**Action item**
Please restate exactly what appears in the records below from the first line to the line where "export NUM_CORES = 2" is, that line included.

▬▬▬▬▬▬▬▬▬▬

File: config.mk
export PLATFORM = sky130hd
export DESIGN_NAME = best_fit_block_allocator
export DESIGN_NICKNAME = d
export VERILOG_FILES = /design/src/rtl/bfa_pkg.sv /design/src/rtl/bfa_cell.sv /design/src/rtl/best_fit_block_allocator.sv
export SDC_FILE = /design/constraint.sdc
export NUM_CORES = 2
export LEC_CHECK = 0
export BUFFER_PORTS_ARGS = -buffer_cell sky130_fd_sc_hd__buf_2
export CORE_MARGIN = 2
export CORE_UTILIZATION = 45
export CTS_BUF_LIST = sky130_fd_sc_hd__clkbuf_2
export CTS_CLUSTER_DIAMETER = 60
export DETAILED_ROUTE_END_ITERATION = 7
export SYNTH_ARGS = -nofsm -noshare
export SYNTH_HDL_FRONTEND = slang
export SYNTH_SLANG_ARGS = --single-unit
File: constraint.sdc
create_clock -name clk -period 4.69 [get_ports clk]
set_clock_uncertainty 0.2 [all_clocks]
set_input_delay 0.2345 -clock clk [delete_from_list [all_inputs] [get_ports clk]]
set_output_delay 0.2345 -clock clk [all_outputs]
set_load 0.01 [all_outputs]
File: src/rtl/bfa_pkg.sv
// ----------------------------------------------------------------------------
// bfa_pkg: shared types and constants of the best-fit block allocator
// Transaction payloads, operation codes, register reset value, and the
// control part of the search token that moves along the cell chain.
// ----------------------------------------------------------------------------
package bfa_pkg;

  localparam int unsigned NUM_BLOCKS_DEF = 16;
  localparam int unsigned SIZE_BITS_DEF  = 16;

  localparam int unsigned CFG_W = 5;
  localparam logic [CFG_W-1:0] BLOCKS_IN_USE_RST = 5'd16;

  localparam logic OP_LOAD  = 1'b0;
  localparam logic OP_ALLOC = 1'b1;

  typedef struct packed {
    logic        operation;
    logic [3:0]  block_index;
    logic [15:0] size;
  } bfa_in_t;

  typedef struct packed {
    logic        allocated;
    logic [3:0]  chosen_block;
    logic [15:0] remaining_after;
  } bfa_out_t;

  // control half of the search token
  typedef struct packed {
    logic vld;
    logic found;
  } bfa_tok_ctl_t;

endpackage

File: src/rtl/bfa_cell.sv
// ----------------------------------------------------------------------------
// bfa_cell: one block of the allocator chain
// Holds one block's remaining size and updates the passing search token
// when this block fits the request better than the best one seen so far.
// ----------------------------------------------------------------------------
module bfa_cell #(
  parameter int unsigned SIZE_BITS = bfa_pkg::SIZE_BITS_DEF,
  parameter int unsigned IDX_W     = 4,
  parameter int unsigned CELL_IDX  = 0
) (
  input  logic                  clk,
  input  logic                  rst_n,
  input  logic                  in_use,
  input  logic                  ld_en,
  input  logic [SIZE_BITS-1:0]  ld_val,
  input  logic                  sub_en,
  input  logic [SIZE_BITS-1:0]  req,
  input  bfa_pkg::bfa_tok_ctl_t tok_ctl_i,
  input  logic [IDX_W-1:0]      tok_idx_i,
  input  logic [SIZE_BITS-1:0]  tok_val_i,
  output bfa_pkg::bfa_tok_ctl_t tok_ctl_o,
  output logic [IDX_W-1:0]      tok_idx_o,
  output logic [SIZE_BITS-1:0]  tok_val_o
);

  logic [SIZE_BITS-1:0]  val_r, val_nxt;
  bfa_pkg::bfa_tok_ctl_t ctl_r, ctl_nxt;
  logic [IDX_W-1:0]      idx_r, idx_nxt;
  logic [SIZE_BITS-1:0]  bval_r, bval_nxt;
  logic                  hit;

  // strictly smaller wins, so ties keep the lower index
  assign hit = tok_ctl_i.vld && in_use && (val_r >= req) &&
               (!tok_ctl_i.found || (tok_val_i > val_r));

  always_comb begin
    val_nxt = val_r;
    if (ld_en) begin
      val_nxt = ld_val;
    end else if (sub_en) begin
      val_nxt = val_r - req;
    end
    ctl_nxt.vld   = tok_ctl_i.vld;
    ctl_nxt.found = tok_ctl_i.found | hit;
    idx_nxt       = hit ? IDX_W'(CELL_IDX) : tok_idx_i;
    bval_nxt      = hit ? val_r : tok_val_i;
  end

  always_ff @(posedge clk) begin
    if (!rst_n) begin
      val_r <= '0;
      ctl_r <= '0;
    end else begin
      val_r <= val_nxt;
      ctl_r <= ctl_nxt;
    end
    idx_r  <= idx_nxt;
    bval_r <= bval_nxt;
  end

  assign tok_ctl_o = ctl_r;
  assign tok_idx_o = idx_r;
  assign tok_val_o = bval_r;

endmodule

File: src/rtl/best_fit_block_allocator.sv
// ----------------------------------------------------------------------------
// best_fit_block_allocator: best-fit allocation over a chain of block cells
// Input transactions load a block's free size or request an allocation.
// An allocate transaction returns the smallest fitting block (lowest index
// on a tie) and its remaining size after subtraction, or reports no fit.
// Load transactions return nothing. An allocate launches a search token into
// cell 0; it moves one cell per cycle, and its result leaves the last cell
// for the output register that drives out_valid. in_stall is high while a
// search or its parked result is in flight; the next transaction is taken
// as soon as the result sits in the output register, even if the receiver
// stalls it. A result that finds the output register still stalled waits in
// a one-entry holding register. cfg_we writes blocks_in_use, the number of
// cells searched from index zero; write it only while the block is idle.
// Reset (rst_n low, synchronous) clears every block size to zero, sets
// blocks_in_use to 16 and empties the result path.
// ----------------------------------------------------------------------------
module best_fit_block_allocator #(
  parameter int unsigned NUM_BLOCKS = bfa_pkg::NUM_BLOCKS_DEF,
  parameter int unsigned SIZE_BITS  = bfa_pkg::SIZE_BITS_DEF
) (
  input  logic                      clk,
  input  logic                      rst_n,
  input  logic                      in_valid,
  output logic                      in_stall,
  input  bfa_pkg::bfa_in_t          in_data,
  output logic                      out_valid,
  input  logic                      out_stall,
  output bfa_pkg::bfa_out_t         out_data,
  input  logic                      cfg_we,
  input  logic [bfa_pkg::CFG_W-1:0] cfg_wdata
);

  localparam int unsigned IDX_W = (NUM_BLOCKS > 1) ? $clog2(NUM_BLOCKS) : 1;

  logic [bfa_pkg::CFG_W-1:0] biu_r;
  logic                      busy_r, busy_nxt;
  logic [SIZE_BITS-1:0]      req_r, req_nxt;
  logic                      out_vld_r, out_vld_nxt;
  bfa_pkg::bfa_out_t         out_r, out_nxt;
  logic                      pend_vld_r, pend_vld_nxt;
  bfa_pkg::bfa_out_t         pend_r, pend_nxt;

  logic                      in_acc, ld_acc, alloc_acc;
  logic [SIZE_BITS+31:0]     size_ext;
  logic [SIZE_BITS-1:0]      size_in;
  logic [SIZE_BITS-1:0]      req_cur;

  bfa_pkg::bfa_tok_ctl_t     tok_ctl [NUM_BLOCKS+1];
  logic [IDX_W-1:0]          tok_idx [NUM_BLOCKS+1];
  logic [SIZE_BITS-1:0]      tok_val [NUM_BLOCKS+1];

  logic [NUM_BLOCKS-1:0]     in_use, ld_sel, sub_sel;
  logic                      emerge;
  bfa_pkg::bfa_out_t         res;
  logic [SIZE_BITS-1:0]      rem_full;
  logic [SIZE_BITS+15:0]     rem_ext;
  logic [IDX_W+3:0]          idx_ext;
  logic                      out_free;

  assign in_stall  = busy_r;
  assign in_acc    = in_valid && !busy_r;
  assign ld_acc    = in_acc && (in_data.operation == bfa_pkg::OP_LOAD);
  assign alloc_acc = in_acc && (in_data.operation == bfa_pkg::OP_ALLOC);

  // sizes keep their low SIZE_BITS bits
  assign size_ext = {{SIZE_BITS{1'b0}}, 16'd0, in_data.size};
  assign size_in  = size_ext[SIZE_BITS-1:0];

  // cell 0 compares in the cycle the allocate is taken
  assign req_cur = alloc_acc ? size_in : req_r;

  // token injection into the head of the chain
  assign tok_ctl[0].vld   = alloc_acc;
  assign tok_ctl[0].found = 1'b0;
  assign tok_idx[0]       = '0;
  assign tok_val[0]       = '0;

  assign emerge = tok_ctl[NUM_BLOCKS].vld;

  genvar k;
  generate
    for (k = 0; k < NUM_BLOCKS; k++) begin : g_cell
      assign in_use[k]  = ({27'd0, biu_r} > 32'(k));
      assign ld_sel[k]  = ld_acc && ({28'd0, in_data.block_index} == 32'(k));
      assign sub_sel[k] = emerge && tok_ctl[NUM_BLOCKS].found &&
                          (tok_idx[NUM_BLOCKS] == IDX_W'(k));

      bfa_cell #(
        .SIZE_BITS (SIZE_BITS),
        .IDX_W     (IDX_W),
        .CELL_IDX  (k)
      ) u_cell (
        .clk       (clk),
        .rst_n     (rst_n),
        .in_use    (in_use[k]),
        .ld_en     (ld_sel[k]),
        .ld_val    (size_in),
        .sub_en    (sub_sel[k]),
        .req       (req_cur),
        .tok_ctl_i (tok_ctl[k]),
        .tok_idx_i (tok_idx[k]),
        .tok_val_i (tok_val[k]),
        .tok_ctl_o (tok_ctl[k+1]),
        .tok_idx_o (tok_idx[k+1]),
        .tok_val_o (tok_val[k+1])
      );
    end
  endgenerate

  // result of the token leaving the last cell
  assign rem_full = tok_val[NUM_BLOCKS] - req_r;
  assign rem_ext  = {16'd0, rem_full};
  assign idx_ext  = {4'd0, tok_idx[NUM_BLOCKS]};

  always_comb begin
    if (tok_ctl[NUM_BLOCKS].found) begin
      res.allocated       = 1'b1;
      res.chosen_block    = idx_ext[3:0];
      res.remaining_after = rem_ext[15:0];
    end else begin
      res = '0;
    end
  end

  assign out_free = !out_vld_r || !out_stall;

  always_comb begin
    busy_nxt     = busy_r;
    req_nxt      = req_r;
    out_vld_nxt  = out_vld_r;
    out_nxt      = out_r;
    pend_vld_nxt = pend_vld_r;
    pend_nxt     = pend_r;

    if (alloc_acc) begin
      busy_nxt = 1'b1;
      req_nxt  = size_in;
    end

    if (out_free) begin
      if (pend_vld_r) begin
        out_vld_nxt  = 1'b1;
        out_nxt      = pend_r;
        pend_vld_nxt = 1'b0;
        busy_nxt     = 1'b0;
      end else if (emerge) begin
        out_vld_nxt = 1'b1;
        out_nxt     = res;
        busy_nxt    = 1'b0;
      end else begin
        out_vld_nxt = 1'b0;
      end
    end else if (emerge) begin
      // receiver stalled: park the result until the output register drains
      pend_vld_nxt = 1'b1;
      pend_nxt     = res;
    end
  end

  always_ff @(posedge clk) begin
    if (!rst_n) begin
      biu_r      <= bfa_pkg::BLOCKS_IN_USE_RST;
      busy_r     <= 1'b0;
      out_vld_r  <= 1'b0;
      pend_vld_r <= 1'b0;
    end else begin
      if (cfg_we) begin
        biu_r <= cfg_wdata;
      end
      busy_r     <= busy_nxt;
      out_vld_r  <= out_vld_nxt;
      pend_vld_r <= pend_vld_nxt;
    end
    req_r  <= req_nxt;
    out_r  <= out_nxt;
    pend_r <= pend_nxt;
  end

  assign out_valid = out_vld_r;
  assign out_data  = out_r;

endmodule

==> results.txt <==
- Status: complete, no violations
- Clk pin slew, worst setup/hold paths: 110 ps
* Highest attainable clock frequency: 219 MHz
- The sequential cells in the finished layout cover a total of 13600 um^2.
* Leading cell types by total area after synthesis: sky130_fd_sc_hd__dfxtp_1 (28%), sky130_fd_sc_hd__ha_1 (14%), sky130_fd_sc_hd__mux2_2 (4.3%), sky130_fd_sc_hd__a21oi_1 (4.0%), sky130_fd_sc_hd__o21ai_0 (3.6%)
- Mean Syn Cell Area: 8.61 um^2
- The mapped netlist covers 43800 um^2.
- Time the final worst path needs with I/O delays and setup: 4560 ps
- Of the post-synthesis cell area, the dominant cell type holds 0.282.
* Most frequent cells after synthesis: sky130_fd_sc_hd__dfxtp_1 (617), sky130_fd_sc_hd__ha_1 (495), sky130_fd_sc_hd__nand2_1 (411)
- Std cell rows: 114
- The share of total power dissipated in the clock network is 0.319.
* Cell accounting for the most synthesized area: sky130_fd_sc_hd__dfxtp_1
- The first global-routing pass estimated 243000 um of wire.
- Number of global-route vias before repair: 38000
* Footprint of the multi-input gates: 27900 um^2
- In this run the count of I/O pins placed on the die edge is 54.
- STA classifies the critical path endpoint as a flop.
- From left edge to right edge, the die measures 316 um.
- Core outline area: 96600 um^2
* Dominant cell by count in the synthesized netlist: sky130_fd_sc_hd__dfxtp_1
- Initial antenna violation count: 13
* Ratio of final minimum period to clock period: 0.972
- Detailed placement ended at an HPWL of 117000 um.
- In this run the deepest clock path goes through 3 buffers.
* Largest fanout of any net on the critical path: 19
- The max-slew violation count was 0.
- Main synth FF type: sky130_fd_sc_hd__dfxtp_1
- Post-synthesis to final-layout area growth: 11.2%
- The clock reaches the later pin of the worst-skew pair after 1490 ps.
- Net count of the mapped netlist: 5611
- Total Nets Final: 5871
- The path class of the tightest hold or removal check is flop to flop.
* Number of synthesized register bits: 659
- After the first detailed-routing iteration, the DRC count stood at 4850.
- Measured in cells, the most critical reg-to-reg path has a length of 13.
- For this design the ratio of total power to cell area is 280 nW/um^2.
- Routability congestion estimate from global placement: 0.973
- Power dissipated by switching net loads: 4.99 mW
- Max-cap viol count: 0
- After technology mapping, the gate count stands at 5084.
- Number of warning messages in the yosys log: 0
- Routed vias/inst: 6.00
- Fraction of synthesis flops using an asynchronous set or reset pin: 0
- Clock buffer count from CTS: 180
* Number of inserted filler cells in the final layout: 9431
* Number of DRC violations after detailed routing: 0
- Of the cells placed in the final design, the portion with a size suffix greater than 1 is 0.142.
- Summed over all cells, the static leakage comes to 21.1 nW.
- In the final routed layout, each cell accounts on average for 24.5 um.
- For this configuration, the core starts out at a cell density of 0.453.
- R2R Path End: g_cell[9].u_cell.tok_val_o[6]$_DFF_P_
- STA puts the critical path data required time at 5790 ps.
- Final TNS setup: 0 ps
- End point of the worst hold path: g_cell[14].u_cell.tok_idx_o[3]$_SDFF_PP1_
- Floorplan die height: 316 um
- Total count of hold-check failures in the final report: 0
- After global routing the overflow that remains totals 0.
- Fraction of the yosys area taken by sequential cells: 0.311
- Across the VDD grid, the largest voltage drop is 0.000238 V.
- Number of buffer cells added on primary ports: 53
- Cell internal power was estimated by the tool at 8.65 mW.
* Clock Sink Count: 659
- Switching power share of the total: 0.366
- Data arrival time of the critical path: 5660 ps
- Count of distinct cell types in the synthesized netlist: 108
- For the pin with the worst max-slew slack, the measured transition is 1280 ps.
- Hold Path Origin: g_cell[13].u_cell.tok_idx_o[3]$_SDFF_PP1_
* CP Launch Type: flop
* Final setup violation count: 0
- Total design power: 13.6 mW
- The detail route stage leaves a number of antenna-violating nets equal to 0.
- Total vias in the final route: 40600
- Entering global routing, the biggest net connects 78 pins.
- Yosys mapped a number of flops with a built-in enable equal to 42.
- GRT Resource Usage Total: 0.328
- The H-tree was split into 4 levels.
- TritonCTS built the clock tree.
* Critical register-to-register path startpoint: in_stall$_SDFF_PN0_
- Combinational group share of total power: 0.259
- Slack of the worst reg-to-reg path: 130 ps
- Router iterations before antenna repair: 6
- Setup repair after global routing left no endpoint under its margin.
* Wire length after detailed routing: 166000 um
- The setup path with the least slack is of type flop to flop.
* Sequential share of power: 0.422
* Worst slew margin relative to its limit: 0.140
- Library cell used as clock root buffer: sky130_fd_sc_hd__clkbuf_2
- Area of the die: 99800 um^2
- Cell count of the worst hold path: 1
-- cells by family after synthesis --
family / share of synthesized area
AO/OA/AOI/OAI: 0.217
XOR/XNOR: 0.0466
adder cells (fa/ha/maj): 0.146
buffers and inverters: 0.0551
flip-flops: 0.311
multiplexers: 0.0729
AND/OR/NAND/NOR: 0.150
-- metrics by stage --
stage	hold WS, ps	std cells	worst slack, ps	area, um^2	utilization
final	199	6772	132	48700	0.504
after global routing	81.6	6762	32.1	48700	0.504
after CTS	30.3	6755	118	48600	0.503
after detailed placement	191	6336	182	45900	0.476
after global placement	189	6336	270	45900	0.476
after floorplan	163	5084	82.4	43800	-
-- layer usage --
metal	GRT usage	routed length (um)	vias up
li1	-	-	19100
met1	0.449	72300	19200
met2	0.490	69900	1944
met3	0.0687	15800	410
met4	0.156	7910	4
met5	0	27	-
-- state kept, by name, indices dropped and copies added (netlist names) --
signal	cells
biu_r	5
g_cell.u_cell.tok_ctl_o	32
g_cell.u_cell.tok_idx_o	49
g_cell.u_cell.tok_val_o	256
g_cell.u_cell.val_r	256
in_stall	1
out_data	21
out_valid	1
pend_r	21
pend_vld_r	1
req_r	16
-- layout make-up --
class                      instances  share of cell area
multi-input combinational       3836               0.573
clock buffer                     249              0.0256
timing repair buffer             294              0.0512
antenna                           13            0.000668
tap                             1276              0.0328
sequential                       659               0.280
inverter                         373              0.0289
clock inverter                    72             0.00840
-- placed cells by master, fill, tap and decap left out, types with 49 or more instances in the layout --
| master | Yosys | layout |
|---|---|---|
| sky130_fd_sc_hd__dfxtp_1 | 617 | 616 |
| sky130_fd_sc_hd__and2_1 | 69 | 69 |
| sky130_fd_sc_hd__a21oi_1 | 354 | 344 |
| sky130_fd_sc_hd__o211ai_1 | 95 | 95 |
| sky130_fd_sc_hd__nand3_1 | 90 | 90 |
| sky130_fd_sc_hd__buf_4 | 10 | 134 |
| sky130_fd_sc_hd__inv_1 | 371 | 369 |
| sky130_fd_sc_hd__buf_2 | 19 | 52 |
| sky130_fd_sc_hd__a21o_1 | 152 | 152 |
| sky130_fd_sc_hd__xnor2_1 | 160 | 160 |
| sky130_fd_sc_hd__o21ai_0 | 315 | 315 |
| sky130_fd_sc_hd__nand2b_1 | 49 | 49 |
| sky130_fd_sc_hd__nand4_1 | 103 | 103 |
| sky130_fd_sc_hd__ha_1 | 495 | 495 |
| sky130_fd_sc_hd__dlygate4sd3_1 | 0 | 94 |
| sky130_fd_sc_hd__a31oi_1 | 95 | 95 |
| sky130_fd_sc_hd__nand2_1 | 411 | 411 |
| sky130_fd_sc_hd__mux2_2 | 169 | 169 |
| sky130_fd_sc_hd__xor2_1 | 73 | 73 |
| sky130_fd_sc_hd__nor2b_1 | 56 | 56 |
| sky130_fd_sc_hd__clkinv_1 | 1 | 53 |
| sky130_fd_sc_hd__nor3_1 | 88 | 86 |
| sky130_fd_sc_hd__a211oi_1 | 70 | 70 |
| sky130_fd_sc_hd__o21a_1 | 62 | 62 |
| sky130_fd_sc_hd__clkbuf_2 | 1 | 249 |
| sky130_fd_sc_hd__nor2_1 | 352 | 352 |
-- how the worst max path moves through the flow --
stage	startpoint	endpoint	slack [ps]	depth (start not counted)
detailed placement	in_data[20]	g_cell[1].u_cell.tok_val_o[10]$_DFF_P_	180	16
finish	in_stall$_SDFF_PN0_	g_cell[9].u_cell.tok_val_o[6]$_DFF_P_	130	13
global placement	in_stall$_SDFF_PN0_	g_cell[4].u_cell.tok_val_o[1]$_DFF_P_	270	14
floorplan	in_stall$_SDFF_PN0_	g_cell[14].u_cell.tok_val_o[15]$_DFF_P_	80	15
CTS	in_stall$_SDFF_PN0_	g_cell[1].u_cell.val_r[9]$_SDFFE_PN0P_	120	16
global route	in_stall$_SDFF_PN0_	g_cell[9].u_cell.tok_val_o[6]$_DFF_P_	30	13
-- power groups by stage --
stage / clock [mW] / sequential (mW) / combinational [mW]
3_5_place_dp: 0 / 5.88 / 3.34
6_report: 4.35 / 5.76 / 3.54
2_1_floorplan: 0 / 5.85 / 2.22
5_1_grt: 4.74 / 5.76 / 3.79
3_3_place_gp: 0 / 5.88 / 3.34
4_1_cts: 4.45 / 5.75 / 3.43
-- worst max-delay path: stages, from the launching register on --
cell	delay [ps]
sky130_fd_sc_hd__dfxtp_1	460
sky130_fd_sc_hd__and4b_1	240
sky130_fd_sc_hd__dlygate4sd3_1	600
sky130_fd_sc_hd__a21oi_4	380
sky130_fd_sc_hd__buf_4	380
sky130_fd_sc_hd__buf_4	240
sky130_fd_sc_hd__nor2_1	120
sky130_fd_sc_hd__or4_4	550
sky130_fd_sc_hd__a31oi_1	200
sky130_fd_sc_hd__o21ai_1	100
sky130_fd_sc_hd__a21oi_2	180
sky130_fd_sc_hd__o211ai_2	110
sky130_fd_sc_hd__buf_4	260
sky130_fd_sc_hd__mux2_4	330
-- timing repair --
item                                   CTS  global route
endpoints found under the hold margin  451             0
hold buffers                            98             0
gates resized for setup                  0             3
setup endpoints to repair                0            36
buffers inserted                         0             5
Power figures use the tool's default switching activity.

▬▬▬▬▬▬▬▬▬▬

**Result**
File: config.mk
export PLATFORM = sky130hd
export DESIGN_NAME = best_fit_block_allocator
export DESIGN_NICKNAME = d
export VERILOG_FILES = /design/src/rtl/bfa_pkg.sv /design/src/rtl/bfa_cell.sv /design/src/rtl/best_fit_block_allocator.sv
export SDC_FILE = /design/constraint.sdc
export NUM_CORES = 2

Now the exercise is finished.